__WORK TASK__. Quote exactly and only this range of lines in the data below: the line that holds "placeableCoreArea_um2 = 4120" to the line that holds "cts_max_path_buffers = 2", both included.

(Records excerpted from a collection)
......
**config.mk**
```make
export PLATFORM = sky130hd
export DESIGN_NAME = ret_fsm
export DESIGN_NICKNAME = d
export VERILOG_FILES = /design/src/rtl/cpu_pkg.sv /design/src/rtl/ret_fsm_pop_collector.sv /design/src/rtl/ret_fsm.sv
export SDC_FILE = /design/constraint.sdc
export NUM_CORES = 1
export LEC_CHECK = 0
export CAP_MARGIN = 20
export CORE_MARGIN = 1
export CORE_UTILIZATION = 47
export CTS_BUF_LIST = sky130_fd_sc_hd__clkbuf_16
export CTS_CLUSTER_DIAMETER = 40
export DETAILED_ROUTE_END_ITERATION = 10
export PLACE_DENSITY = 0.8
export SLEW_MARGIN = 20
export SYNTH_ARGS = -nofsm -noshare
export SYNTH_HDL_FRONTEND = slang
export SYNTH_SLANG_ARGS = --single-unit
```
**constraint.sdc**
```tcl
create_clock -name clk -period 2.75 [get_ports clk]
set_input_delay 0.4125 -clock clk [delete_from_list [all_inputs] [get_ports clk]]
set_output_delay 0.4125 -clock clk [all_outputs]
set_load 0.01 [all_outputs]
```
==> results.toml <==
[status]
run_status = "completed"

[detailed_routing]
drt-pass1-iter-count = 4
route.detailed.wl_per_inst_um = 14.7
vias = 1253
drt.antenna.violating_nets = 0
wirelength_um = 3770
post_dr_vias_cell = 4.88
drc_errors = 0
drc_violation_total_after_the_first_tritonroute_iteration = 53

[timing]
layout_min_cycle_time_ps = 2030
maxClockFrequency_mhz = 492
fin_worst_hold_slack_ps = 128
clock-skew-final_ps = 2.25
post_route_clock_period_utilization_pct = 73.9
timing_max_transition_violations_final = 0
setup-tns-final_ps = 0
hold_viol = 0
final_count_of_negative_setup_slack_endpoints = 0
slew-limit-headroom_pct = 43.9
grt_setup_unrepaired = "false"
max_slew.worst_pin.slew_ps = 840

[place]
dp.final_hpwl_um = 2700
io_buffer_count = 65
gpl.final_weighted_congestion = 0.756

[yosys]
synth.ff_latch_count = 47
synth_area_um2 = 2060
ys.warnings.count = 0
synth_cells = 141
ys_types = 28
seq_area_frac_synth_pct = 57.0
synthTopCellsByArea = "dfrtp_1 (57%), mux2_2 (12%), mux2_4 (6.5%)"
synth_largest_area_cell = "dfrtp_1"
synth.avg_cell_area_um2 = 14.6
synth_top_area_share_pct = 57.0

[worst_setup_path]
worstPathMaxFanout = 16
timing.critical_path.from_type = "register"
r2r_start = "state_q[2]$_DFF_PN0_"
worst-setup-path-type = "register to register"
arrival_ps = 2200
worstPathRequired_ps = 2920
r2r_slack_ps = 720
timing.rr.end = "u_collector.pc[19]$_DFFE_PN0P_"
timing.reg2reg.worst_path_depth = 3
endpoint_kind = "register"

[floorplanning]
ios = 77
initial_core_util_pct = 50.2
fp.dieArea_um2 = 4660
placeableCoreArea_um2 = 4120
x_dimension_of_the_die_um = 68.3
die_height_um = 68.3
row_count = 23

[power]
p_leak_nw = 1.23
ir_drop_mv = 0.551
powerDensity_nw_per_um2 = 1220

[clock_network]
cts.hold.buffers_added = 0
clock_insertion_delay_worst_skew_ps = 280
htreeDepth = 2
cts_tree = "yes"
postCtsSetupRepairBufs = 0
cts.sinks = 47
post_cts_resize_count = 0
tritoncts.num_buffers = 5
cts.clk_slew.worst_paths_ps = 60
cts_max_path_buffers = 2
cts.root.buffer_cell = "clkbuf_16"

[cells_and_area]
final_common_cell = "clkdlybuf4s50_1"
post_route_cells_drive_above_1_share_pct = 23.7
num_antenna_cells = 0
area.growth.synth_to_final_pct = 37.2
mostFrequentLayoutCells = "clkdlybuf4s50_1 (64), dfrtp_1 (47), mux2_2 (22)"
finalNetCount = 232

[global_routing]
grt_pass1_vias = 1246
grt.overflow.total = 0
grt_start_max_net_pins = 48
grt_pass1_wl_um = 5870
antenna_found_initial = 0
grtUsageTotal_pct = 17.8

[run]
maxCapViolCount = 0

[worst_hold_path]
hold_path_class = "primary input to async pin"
### config.mk
export PLATFORM = sky130hd
export DESIGN_NAME = image_sender
export DESIGN_NICKNAME = d
export VERILOG_FILES = /design/src/rtl/image_sender.sv
export SDC_FILE = /design/constraint.sdc
export NUM_CORES = 1
export LEC_CHECK = 0
export ABC_AREA = 1
export CAP_MARGIN = 20
export CORE_MARGIN = 2
export CORE_UTILIZATION = 35
export CTS_CLUSTER_SIZE = 14
export DETAILED_ROUTE_END_ITERATION = 8
export GPL_ROUTABILITY_DRIVEN = 0
export GPL_TIMING_DRIVEN = 0
export PLACE_DENSITY_LB_ADDON = 0.2
export SYNTH_ARGS = -nofsm -noshare
export SYNTH_HDL_FRONTEND = slang
export SYNTH_SLANG_ARGS = --single-unit
### constraint.sdc
create_clock -name clk -period 3.76 [get_ports clk]
set_clock_uncertainty 0.15 [all_clocks]
set_input_delay 0.564 -clock clk [delete_from_list [all_inputs] [get_ports clk]]
set_output_delay 0.564 -clock clk [all_outputs]
set_load 0.02 [all_outputs]
`config.mk`:
```
export PLATFORM = sky130hd
export DESIGN_NAME = data_mem_mp
export DESIGN_NICKNAME = d
export VERILOG_FILES = /design/src/rtl/data_mem_mp.sv
export SDC_FILE = /design/constraint.sdc
export NUM_CORES = 2
export LEC_CHECK = 0
export ABC_AREA = 1
export CORE_MARGIN = 2
export CORE_UTILIZATION = 45
export DETAILED_ROUTE_END_ITERATION = 10
export GPL_TIMING_DRIVEN = 1
export PLACE_DENSITY = 0.67
export SYNTH_ARGS = -nofsm -noshare
export SYNTH_HDL_FRONTEND = slang
export SYNTH_SLANG_ARGS = --single-unit
```
`constraint.sdc`:
```
create_clock -name Clk -period 4.6 [get_ports Clk]
set_input_delay 0.46 -clock Clk [delete_from_list [all_inputs] [get_ports Clk]]
set_output_delay 0.46 -clock Clk [all_outputs]
set_load 0.01 [all_outputs]
```
`src/rtl/data_mem_mp.sv`:
```
`default_nettype none
// ============================================================================
// Module      : data_mem_mp
// Description : W x 2**A data memory, one write port, NRD read ports,
//               optional registered read, hardware init sweep on reset/Clear.
// Revision    : 1.0  initial release
// ============================================================================
module data_mem_mp #(
    parameter int              W        = 8,
    parameter int              A        = 8,
    parameter int              NRD      = 2,
    parameter int              RD_REG   = 0,
    parameter logic [W-1:0]    INIT_VAL = '0
) (
    input  logic               Clk,
    input  logic               Reset,
    input  logic               Clear,
    output logic               Busy,
    input  logic               WriteEn,
    input  logic [A-1:0]       WrAddr,
    input  logic [W-1:0]       DataIn,
    input  logic [NRD*A-1:0]   RdAddr,
    output logic [NRD*W-1:0]   RdData
);

    typedef enum logic [0:0] {
        S_INIT = 1'b0,
        S_RUN  = 1'b1
    } state_t;

    state_t         r_state;
    logic [A-1:0]   r_ptr;
    logic           r_busy;

    logic [W-1:0]   r_core [0:(2**A)-1];

    logic           w_wr;
    logic           w_mem_we;
    logic [A-1:0]   w_mem_addr;
    logic [W-1:0]   w_mem_data;

    // A user write landing on a Clear edge is dropped, including its bypass.
    assign w_wr       = (r_state == S_RUN) && WriteEn && !Clear;
    assign w_mem_we   = (r_state == S_INIT) || w_wr;
    assign w_mem_addr = (r_state == S_INIT) ? r_ptr : WrAddr;
    assign w_mem_data = (r_state == S_INIT) ? INIT_VAL : DataIn;
    assign Busy       = r_busy;

    always_ff @(posedge Clk or negedge Reset) begin
        if (!Reset) begin
            r_state <= S_INIT;
            r_ptr   <= '0;
            r_busy  <= 1'b1;
        end else if (Clear) begin
            r_state <= S_INIT;
            r_ptr   <= '0;
            r_busy  <= 1'b1;
        end else begin
            case (r_state)
                S_INIT: begin
                    r_ptr <= r_ptr + 1'b1;
                    if (r_ptr == {A{1'b1}}) begin
                        r_state <= S_RUN;
                        r_busy  <= 1'b0;
                    end
                end
                S_RUN: begin
                    r_busy <= 1'b0;
                end
                default: begin
                    r_state <= S_INIT;
                    r_ptr   <= '0;
                    r_busy  <= 1'b1;
                end
            endcase
        end
    end

    // The array carries no reset; the sweep is what initialises it.
    always_ff @(posedge Clk) begin
        if (w_mem_we) begin
            r_core[w_mem_addr] <= w_mem_data;
        end
    end

    genvar gi;
    generate
        for (gi = 0; gi < NRD; gi++) begin : g_rd
            logic [A-1:0] w_raddr;
            logic [W-1:0] w_rdata;

            assign w_raddr = RdAddr[gi*A +: A];
            assign w_rdata = r_core[w_raddr];

            if (RD_REG == 0) begin : g_comb
                assign RdData[gi*W +: W] = r_busy ? INIT_VAL : w_rdata;
            end else begin : g_reg
                logic [W-1:0] r_rd;

                always_ff @(posedge Clk or negedge Reset) begin
                    if (!Reset) begin
                        r_rd <= '0;
                    end else if (r_busy) begin
                        r_rd <= INIT_VAL;
                    end else if (w_wr && (w_raddr == WrAddr)) begin
                        r_rd <= DataIn;
                    end else begin
                        r_rd <= w_rdata;
                    end
                end

                assign RdData[gi*W +: W] = r_rd;
            end
        end
    endgenerate

endmodule
`default_nettype wire

```
==> results.yml <==
clock_tree:
  clkTransAtPathRegs_ns: 0.06
  htree_levels: 4
  root_buffer: "clkbuf_16"
  cts_tree: "built"
  clock_path_buffers: 3
  cts_made_buffers: 216
  cts_sinks: 2058
  insertion_delay_ns: 0.89
  post-cts-setup-buffer-count: 0
pwr:
  switching_share_pct: 25.4
  power_switching_mw: 10.7
  p_leak_nw: 43.7
  clkPwrFrac_pct: 42.0
  seqPwrFrac_pct: 48.2
  vdd_ir_drop_max_mv: 0.431
  p_comb_share_pct: 9.8
  p_per_area_nw_per_um2: 362
  internal_power_mw: 31.5
synthesis:
  synth_top_area_share_pct: 58.9
  yosysWarningCount: 0
  netlist_instances: 11700
  ys_ff_latch: 2058
  synth.cell_area_um2: 104000
  seq_area_frac_synth_pct: 59.1
  yosysUniqueCellTypes: 33
  ys_top_cells_by_area: "edfxtp_1 59%, nand3_1 18%, nand2_1 15%"
  syn_avg_cell_area_um2: 8.94
  synth_fp_nets: 11700
  yosys.area.top_type: "edfxtp_1"
floorplanning:
  die-area_um2: 236000
  die_h_um: 486
  die_width_um: 486
  rows: 176
  core-area_um2: 230000
  start_util_pct: 45.4
  io_pins: 53
timing:
  hold_violations: 0
  fin_crit_sh_pct: 101
  fmax_mhz: 216
  fin_crit_ns: 4.64
  finalMaxSlewViolations: 0
  tightest_slew_ns: 1.20
  fin_ws_ns: -0.0383
  tns_ns: -0.0771
  setup_violations: 3
  finClkSkew_ns: 0.0515
  rsz0062_at_grt: "no"
  relSlewSlack_pct: 20.1
setup_path:
  cp_cell_sequence: "buf_8, buf_4, o21ai_0, o22ai_1, nand2_1, nand2_1, nor2_1, nor2_1, nor2_1, nor2_1, nor2_1, nor2_2, clkdlybuf4s50_1"
  crit_path_max_incr_delay_ns: 0.74
  worstPathArrival_ns: 4.18
  rr_worst_depth: 8
  cp_max_fo: 71
  slowest_stage: "buf_4"
  worstSetupPathType: "in -> out"
  required_ns: 4.14
  worst_setup_path_start_kind: "input port"
  cp-end-kind: "output pin"
  crit_top_cell: "nor2_1"
placement:
  dpl.hpwl_um: 239000
  portBuffers: 52
  routabilityCongestion: 0.992
  place_area_um2: 109000
detailed_routing:
  vias_per_cell: 6.36
  dr.pass1.iters: 7
  drc_errors: 0
  drtIter0Drc: 16000
  finalWirelength_um: 394000
  antenna_left: 0
  post_drt_wl_per_cell_um: 26.7
  num_vias: 93800
hold_path:
  hold_path.class: "in -> reg"
  worstHoldPathCells: 2
cells_and_area:
  area_growth_pct: 11.5
  multi_input_area_um2: 37500
  final_layout_size_suffix_gt1_share_pct: 7.64
  finalInstanceArea_um2: 116000
  final_cell_mix: "4134 x nand2_1, 3859 x nand3_1, 2048 x edfxtp_1"
  seq_area_um2: 61800
  fillers: 20400
  final_common_cell: "nand2_1"
  fin_nets: 11600
outcome:
  violations: "negative setup slack"
  outcome: "complete, but fails checks"
global_route:
  grt_usage_pct: 32.3
  grt_pass1_vias: 87400
  grt_max_degree: 132
  antenna_found_initial: 12
  grt.overflow.total: 0
  grt_pass1_wl_um: 574000
flow_run:
  max-cap-violations: 0
[Yosys cell counts (all sizes together)]
library cell,count
nand2,4148
dfstp,1
nor4,2
a21oi,38
o22ai,32
nand3,3860
o21ai,71
dfrtp,9
nor2,453
a31oi,1
clkinv,1
a211oi,2
o41ai,1
clkbuf,145
nor3,3
o21a,3
buf,792
or2,3
ha,1
edfxtp,2048
inv,69
[cell type report]
cell class	instances	share of cell area [%]
inverters	70	0.339
clock buffers	254	4.80
repair buffers	574	5.11
flip-flops and latches	2058	53.0
clock inverters	144	1.27
well taps	3026	3.25
multi-input cells	8618	32.2
diodes	7	0.0150
[routing by layer]
layer	wire (um)	up-vias	track usage, %
li1	-	40200	-
met1	141000	44500	42.0
met2	173000	7603	48.7
met5	145	-	0
met4	25900	22	18.4
met3	54900	1456	8.63
[cell families after synthesis]
kind of cell               Yosys count  synth area share, %
and+or+nand+nor                   8469                 35.1
AOI/OAI and AO/OA                  148                0.775
adders and majority gates            1               0.0120
DFF                               2058                 59.1
buffers and inverters             1007                 5.04
[power groups by stage]
stage | Combinational (mW) | Sequential (mW) | Clock [mW]
4_1_cts | 3.94 | 20.3 | 17.8
2_1_floorplan | 2.42 | 20.7 | 0
6_report | 4.13 | 20.3 | 17.7
5_1_grt | 4.29 | 20.3 | 18.5
3_5_place_dp | 3.93 | 20.7 | 0
3_3_place_gp | 3.89 | 20.7 | 0
[worst max-delay path, delay by kind of cell]
family	cells	cell delay [ns]
buffers and inverters	3	1.61
AND/OR/NAND/NOR	8	1.57
AO/OA/AOI/OAI	2	0.39
[sequential cells by signal, summed over array words and instances, names as in the netlist]
register,flops
r_core,2048
r_state,1
Busy,1
r_ptr,8
[final timing paths]
check / from / to / slack [ns]
min: Clear / r_ptr[2]$_DFFE_PN0P_ / 0.27
max: RdAddr[0] / RdData[0] / -0.04
min reg2reg: r_ptr[7]$_DFFE_PN0P_ / r_ptr[7]$_DFFE_PN0P_ / 0.54
max reg2reg: r_state$_DFF_PN0_ / r_core[15][7]$_DFFE_PP_ / 0.74
max in group asynchronous: Reset / Busy$_DFFE_PN1P_ / 3.82
min in group asynchronous: Reset / r_ptr[6]$_DFFE_PN0P_ / 0.44
[metrics by stage]
stage	utilization (%)	setup WS (ns)	hold slack, ns	instances	total power [mW]
4_1_cts	50.6	0.0374	0.237	14700	42.1
2_1_floorplan	-	0.351	0.164	11700	23.2
3_3_place_gp	47.5	0.0495	0.507	14300	24.6
6_report	50.6	-0.0383	0.270	14800	42.2
3_5_place_dp	47.5	0.0393	0.512	14300	24.7
5_1_grt	50.6	0.0546	0.263	14700	43.2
......
__RESPONSE TO THE TASK__.
placeableCoreArea_um2 = 4120
x_dimension_of_the_die_um = 68.3
die_height_um = 68.3
row_count = 23

[power]
p_leak_nw = 1.23
ir_drop_mv = 0.551
powerDensity_nw_per_um2 = 1220

[clock_network]
cts.hold.buffers_added = 0
clock_insertion_delay_worst_skew_ps = 280
htreeDepth = 2
cts_tree = "yes"
postCtsSetupRepairBufs = 0
cts.sinks = 47
post_cts_resize_count = 0
tritoncts.num_buffers = 5
cts.clk_slew.worst_paths_ps = 60
cts_max_path_buffers = 2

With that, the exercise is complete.